*** Information given ***

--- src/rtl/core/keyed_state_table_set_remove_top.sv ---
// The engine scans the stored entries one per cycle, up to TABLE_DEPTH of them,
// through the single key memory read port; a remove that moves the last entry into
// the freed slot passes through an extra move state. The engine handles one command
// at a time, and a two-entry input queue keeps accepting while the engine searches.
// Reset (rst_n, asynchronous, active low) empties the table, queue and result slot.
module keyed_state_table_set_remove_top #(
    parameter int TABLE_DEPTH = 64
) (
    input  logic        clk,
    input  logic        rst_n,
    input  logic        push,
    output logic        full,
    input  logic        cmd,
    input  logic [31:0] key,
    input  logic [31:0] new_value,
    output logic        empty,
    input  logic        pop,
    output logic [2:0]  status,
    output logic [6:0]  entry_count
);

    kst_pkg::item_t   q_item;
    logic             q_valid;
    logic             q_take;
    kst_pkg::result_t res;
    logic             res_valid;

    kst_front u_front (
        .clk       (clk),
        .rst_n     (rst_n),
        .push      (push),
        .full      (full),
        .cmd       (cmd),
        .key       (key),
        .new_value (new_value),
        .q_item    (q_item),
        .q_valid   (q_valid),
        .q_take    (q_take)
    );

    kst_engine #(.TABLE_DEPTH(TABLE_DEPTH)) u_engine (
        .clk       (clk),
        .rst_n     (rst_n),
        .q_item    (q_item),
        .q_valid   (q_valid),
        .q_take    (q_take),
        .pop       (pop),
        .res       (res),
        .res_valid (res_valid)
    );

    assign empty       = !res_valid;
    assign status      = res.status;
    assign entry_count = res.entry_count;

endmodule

***
*** Information given ***

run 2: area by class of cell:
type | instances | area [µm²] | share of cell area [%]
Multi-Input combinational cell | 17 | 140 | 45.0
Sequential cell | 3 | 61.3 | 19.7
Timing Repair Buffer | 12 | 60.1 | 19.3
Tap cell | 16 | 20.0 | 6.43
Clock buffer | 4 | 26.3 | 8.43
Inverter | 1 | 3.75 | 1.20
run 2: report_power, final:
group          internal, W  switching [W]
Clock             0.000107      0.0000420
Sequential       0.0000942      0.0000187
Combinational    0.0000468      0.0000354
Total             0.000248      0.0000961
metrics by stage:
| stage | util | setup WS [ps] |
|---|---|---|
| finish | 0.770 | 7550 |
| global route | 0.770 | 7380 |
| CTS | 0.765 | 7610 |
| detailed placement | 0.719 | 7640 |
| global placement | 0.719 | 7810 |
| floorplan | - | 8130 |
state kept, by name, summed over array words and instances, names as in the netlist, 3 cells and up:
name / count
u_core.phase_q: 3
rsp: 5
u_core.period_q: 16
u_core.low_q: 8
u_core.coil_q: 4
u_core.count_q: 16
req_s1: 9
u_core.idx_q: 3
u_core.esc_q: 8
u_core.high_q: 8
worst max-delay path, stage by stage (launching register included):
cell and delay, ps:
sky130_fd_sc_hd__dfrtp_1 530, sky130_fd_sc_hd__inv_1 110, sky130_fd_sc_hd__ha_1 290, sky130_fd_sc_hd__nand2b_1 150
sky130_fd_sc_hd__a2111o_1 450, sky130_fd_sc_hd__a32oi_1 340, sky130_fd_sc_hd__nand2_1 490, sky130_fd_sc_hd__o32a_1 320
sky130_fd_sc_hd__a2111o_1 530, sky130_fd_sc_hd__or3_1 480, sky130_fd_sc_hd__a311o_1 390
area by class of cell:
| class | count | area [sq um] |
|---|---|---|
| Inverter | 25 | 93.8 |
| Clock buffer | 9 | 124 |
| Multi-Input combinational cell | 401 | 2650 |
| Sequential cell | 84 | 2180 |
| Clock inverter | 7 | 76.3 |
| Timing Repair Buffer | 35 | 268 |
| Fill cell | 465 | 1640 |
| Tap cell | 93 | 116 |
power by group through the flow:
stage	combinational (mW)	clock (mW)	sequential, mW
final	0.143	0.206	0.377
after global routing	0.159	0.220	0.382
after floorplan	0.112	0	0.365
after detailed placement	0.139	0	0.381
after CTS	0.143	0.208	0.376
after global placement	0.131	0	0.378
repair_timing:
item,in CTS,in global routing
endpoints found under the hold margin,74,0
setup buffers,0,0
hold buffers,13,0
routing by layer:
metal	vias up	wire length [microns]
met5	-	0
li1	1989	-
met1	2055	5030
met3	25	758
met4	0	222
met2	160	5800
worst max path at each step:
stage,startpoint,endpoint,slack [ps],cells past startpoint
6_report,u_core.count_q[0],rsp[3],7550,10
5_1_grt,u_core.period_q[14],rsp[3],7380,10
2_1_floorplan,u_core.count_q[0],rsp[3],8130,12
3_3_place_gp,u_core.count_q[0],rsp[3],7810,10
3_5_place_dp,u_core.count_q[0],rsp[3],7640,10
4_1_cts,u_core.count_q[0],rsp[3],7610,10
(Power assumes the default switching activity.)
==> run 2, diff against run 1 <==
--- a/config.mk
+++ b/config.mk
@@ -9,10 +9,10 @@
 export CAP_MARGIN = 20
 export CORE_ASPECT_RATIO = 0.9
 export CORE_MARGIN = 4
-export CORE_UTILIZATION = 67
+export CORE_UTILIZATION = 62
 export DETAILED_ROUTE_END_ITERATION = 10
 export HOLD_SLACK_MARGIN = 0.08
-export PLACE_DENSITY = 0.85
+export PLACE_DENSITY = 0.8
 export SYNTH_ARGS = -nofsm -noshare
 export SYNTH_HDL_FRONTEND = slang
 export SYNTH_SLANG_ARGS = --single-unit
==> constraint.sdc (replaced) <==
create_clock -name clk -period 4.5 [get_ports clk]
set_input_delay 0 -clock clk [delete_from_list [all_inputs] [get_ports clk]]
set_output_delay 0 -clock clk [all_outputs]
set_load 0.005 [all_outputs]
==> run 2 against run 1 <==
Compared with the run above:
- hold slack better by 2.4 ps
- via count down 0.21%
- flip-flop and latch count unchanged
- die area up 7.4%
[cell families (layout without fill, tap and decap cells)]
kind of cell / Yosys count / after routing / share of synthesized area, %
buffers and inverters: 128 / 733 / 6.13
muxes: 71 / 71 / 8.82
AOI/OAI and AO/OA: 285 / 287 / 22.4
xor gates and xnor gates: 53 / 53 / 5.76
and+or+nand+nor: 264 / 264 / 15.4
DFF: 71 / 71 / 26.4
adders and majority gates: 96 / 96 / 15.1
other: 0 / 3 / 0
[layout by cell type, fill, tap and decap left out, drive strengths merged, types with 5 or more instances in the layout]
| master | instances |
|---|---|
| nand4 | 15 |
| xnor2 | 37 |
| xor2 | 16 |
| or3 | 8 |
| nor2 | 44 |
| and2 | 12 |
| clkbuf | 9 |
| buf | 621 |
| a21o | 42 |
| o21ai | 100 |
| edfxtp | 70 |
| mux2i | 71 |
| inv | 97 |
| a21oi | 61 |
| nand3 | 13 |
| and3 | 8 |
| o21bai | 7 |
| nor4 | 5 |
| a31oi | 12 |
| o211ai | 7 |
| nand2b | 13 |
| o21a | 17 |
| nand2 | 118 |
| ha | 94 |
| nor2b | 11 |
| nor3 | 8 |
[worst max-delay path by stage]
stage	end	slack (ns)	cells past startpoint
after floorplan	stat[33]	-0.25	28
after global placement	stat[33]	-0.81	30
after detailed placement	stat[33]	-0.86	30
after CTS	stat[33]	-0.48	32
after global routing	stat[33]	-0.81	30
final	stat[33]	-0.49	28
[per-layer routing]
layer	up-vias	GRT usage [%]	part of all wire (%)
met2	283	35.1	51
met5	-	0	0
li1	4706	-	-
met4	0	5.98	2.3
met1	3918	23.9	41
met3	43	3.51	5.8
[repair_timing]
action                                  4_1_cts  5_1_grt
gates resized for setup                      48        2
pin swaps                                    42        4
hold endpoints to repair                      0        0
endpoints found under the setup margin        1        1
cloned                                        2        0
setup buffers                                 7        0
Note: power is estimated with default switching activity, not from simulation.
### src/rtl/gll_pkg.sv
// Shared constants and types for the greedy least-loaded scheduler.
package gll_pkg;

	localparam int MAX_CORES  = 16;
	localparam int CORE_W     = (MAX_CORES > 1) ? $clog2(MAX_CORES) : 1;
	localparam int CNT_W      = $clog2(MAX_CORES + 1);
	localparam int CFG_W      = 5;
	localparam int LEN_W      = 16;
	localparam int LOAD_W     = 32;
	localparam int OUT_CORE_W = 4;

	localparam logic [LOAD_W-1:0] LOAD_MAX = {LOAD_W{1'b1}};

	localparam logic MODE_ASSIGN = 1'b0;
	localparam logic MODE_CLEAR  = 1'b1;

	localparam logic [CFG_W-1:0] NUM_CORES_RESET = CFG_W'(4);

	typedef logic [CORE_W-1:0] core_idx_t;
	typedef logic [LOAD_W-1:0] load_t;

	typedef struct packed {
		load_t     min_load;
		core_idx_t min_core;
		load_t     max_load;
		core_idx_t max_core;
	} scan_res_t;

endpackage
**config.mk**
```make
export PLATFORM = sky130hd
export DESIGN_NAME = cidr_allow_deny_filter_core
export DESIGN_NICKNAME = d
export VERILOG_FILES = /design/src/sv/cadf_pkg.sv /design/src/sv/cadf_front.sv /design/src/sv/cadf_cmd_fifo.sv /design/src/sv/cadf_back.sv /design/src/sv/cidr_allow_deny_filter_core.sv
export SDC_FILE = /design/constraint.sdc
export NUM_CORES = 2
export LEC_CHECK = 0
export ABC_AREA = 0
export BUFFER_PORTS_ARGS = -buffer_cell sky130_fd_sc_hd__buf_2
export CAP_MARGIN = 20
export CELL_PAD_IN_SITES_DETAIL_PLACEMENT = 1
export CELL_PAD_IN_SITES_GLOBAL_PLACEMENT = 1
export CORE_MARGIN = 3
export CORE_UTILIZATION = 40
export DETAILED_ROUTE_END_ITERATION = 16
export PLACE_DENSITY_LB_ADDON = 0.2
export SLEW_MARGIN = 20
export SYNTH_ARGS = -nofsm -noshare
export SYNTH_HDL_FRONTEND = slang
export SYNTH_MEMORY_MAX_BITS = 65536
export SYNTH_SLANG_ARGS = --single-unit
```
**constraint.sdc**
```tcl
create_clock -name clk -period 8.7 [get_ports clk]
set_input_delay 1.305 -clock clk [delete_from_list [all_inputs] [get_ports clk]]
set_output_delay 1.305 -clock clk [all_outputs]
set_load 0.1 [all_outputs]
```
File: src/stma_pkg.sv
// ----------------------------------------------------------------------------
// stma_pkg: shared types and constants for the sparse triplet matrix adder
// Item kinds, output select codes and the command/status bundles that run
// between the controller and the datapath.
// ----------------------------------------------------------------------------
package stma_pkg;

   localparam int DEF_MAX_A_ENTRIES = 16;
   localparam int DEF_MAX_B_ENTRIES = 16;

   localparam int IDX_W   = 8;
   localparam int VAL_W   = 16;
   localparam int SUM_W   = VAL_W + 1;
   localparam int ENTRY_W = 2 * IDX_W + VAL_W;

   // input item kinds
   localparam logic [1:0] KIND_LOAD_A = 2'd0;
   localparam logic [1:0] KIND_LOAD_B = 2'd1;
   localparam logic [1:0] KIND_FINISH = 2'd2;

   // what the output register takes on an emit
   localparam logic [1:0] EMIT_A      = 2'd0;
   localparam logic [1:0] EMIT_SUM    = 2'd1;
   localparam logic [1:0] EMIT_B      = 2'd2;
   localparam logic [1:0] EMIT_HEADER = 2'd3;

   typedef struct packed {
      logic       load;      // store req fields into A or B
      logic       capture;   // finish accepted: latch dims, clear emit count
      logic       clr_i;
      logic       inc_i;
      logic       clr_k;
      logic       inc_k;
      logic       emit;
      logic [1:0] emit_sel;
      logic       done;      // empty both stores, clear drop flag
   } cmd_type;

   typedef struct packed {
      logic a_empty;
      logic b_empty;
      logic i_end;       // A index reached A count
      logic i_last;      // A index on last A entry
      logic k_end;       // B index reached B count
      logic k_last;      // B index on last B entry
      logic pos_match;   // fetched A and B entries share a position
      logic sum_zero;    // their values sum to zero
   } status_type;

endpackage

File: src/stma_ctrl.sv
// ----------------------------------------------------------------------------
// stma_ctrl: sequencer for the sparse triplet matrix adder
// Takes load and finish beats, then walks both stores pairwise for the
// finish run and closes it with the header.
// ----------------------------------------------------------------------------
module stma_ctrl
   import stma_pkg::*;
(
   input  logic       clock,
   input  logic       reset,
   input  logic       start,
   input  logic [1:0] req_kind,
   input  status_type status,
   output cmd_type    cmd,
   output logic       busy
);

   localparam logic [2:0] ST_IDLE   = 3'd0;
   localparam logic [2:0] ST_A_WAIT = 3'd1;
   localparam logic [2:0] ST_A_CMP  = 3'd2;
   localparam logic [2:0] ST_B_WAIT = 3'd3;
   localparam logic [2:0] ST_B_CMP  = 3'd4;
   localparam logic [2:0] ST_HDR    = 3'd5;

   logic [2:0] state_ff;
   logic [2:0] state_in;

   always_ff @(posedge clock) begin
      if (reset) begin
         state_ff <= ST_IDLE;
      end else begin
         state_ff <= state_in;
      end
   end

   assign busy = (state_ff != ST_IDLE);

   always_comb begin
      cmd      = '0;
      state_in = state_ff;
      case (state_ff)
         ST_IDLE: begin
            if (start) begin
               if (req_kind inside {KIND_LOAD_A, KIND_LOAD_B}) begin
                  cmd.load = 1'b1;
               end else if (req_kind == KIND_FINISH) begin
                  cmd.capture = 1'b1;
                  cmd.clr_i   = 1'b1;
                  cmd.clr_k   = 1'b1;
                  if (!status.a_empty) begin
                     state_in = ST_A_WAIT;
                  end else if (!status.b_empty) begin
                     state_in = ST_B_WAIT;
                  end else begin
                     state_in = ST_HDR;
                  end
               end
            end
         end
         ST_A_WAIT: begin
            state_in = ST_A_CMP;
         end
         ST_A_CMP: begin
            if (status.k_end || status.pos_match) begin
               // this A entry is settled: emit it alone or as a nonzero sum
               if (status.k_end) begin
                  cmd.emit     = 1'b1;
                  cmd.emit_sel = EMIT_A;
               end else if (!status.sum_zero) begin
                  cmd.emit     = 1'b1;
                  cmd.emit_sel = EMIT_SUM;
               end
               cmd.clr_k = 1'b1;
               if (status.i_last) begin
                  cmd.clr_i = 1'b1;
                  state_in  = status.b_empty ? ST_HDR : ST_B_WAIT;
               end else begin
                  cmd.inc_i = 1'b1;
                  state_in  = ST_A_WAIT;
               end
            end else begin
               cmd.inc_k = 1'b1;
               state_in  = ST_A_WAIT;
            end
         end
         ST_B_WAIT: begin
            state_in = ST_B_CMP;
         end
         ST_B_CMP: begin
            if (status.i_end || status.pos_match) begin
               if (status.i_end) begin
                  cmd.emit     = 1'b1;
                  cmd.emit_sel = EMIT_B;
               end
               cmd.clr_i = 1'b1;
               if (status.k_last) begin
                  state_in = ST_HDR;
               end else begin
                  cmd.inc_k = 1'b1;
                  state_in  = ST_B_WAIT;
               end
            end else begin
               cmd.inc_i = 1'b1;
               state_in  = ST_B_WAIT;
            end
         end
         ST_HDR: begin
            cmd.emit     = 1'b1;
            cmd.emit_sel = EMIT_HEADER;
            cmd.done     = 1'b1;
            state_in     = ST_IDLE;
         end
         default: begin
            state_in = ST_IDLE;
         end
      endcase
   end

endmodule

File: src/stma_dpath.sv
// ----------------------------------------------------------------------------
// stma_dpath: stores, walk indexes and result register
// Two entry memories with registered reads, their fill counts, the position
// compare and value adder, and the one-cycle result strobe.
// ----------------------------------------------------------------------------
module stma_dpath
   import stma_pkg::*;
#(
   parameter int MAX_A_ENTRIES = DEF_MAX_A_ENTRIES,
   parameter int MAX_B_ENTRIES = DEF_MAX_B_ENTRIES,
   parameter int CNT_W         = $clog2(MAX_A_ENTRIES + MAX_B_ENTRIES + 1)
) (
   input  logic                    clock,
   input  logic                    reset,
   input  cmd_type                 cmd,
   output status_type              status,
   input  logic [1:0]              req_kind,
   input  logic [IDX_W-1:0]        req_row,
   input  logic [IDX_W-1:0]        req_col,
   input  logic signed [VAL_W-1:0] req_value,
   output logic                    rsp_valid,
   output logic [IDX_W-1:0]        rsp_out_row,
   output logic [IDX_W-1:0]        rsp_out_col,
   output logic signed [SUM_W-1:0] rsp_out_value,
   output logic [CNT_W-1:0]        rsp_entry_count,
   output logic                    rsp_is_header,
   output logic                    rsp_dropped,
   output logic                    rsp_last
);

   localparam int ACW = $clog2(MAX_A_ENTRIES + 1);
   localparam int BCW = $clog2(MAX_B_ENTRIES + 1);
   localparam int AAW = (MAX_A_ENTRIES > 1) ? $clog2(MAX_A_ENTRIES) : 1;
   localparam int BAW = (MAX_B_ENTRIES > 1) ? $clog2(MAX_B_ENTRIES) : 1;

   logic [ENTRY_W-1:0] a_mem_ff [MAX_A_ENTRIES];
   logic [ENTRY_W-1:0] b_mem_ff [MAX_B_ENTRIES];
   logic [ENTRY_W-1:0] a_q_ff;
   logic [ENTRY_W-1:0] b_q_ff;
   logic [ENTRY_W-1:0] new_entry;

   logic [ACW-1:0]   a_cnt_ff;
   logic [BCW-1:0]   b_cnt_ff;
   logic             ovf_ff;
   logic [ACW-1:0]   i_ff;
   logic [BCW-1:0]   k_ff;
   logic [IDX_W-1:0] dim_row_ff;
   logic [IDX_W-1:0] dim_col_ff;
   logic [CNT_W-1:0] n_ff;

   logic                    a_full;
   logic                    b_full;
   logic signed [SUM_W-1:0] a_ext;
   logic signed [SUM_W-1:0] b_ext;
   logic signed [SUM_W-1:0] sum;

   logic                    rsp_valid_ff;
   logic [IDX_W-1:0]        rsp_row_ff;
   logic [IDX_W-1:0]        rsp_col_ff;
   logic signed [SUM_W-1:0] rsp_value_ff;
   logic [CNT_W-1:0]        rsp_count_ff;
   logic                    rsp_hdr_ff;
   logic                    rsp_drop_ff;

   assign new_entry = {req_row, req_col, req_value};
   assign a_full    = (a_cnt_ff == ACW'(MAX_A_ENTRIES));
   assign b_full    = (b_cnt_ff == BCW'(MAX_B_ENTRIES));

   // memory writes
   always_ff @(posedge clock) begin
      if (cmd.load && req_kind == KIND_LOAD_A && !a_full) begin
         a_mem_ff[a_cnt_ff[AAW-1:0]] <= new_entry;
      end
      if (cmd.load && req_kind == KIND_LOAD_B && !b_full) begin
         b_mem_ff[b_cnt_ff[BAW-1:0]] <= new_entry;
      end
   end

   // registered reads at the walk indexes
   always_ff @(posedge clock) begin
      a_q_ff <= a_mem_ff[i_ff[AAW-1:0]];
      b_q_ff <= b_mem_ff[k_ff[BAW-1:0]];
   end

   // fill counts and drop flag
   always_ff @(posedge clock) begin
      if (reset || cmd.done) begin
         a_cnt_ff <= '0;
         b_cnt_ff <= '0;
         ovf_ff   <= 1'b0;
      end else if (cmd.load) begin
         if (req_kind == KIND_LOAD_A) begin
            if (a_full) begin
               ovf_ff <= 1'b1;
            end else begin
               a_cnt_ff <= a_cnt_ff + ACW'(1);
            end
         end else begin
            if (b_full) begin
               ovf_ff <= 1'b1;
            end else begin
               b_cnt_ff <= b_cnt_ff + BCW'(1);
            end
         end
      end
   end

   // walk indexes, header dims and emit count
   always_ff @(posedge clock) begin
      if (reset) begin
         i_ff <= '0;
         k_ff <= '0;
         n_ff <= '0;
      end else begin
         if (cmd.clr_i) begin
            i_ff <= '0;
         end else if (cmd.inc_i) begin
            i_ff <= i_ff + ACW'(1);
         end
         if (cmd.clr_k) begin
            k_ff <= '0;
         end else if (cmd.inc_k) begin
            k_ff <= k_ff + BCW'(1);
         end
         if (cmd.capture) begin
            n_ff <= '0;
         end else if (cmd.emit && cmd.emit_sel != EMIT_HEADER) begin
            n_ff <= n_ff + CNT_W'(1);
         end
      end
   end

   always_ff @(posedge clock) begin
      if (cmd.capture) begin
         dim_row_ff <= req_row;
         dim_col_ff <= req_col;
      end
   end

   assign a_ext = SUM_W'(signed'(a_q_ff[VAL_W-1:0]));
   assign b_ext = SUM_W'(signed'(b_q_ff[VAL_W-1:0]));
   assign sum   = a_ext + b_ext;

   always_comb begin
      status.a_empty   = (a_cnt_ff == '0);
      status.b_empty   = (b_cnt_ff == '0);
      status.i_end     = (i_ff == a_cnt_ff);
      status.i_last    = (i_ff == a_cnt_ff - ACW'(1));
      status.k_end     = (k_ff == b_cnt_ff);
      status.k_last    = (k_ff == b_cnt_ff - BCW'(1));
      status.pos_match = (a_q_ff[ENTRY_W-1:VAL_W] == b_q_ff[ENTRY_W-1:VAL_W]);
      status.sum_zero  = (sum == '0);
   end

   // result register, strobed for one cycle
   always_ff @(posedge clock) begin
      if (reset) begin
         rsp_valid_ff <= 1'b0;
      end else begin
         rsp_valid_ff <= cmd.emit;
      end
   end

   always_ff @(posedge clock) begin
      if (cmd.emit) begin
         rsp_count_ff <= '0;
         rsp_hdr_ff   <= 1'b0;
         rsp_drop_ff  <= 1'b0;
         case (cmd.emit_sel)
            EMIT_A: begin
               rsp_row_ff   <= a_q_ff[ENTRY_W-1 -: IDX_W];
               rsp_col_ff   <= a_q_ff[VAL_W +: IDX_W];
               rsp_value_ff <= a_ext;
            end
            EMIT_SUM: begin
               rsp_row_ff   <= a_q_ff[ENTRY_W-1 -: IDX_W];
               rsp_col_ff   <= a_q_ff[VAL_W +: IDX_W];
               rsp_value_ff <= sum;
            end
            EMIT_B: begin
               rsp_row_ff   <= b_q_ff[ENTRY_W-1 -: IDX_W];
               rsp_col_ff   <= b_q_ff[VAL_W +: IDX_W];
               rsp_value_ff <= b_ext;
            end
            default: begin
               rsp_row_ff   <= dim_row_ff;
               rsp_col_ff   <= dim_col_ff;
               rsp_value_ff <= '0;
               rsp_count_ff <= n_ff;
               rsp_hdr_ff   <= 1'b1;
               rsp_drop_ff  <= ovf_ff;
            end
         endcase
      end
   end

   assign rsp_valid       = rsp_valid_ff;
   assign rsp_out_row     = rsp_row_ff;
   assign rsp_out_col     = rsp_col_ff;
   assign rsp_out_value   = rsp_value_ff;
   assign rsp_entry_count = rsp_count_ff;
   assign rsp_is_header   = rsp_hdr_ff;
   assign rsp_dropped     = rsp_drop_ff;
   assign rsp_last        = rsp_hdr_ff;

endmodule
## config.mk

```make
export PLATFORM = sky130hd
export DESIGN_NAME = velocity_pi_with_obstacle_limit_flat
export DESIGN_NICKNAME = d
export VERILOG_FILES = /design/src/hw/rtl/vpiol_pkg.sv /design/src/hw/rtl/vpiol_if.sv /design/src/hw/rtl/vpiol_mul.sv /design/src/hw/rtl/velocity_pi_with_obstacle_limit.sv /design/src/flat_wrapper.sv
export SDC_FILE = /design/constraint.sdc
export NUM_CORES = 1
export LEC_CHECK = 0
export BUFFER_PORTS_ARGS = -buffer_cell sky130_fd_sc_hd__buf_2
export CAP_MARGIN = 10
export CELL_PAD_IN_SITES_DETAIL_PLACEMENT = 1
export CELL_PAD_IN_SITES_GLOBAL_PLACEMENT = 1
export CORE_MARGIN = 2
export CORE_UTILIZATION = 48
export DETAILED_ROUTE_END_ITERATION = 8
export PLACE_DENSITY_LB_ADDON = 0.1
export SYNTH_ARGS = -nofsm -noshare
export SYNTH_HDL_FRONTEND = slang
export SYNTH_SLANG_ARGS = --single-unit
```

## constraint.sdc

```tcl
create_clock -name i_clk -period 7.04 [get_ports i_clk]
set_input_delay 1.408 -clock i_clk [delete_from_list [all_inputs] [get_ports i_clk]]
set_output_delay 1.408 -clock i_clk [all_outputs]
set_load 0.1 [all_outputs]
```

***

**Goal of the exercise**. Return only the stretch of the material above from the line holding "run 2: area" through the line holding "25 | 93.8 |", copied exactly.

**Exercise result**.
run 2: area by class of cell:
type | instances | area [µm²] | share of cell area [%]
Multi-Input combinational cell | 17 | 140 | 45.0
Sequential cell | 3 | 61.3 | 19.7
Timing Repair Buffer | 12 | 60.1 | 19.3
Tap cell | 16 | 20.0 | 6.43
Clock buffer | 4 | 26.3 | 8.43
Inverter | 1 | 3.75 | 1.20
run 2: report_power, final:
group          internal, W  switching [W]
Clock             0.000107      0.0000420
Sequential       0.0000942      0.0000187
Combinational    0.0000468      0.0000354
Total             0.000248      0.0000961
metrics by stage:
| stage | util | setup WS [ps] |
|---|---|---|
| finish | 0.770 | 7550 |
| global route | 0.770 | 7380 |
| CTS | 0.765 | 7610 |
| detailed placement | 0.719 | 7640 |
| global placement | 0.719 | 7810 |
| floorplan | - | 8130 |
state kept, by name, summed over array words and instances, names as in the netlist, 3 cells and up:
name / count
u_core.phase_q: 3
rsp: 5
u_core.period_q: 16
u_core.low_q: 8
u_core.coil_q: 4
u_core.count_q: 16
req_s1: 9
u_core.idx_q: 3
u_core.esc_q: 8
u_core.high_q: 8
worst max-delay path, stage by stage (launching register included):
cell and delay, ps:
sky130_fd_sc_hd__dfrtp_1 530, sky130_fd_sc_hd__inv_1 110, sky130_fd_sc_hd__ha_1 290, sky130_fd_sc_hd__nand2b_1 150
sky130_fd_sc_hd__a2111o_1 450, sky130_fd_sc_hd__a32oi_1 340, sky130_fd_sc_hd__nand2_1 490, sky130_fd_sc_hd__o32a_1 320
sky130_fd_sc_hd__a2111o_1 530, sky130_fd_sc_hd__or3_1 480, sky130_fd_sc_hd__a311o_1 390
area by class of cell:
| class | count | area [sq um] |
|---|---|---|
| Inverter | 25 | 93.8 |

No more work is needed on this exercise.